== Segment start ==
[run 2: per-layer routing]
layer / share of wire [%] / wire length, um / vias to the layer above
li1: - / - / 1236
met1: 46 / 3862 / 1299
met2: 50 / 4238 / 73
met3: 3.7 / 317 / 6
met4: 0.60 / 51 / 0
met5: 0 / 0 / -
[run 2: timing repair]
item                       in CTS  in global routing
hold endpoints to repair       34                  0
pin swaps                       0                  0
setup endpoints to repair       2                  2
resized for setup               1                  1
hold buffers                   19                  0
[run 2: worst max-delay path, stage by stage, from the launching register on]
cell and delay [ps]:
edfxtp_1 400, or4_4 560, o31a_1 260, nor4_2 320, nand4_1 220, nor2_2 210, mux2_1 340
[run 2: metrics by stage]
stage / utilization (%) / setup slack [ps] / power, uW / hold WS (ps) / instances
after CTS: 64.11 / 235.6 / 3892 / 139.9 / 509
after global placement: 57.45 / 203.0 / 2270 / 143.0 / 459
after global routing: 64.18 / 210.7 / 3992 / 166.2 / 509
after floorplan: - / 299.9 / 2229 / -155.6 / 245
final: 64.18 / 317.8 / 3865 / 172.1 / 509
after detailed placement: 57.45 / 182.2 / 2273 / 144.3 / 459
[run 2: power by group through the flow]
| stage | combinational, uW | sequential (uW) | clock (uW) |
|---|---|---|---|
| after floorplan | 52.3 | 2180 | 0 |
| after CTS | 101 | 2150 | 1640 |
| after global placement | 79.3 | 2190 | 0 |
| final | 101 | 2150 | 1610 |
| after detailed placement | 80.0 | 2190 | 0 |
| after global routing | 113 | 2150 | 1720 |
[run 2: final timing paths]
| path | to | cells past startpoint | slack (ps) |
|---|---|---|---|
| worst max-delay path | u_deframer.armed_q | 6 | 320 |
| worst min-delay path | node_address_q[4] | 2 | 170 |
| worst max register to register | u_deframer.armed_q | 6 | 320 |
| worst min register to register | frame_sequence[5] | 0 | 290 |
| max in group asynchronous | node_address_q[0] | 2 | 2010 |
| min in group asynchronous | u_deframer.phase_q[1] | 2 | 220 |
== Segment end ==
[WHAT TO PRODUCE]: The lines from the one containing "2150 | 1640 |" through the last line of the material above are to be copied exactly, both ends included.

[RESPONSE TO THE TASK]:
| after CTS | 101 | 2150 | 1640 |
| after global placement | 79.3 | 2190 | 0 |
| final | 101 | 2150 | 1610 |
| after detailed placement | 80.0 | 2190 | 0 |
| after global routing | 113 | 2150 | 1720 |
[run 2: final timing paths]
| path | to | cells past startpoint | slack (ps) |
|---|---|---|---|
| worst max-delay path | u_deframer.armed_q | 6 | 320 |
| worst min-delay path | node_address_q[4] | 2 | 170 |
| worst max register to register | u_deframer.armed_q | 6 | 320 |
| worst min register to register | frame_sequence[5] | 0 | 290 |
| max in group asynchronous | node_address_q[0] | 2 | 2010 |
| min in group asynchronous | u_deframer.phase_q[1] | 2 | 220 |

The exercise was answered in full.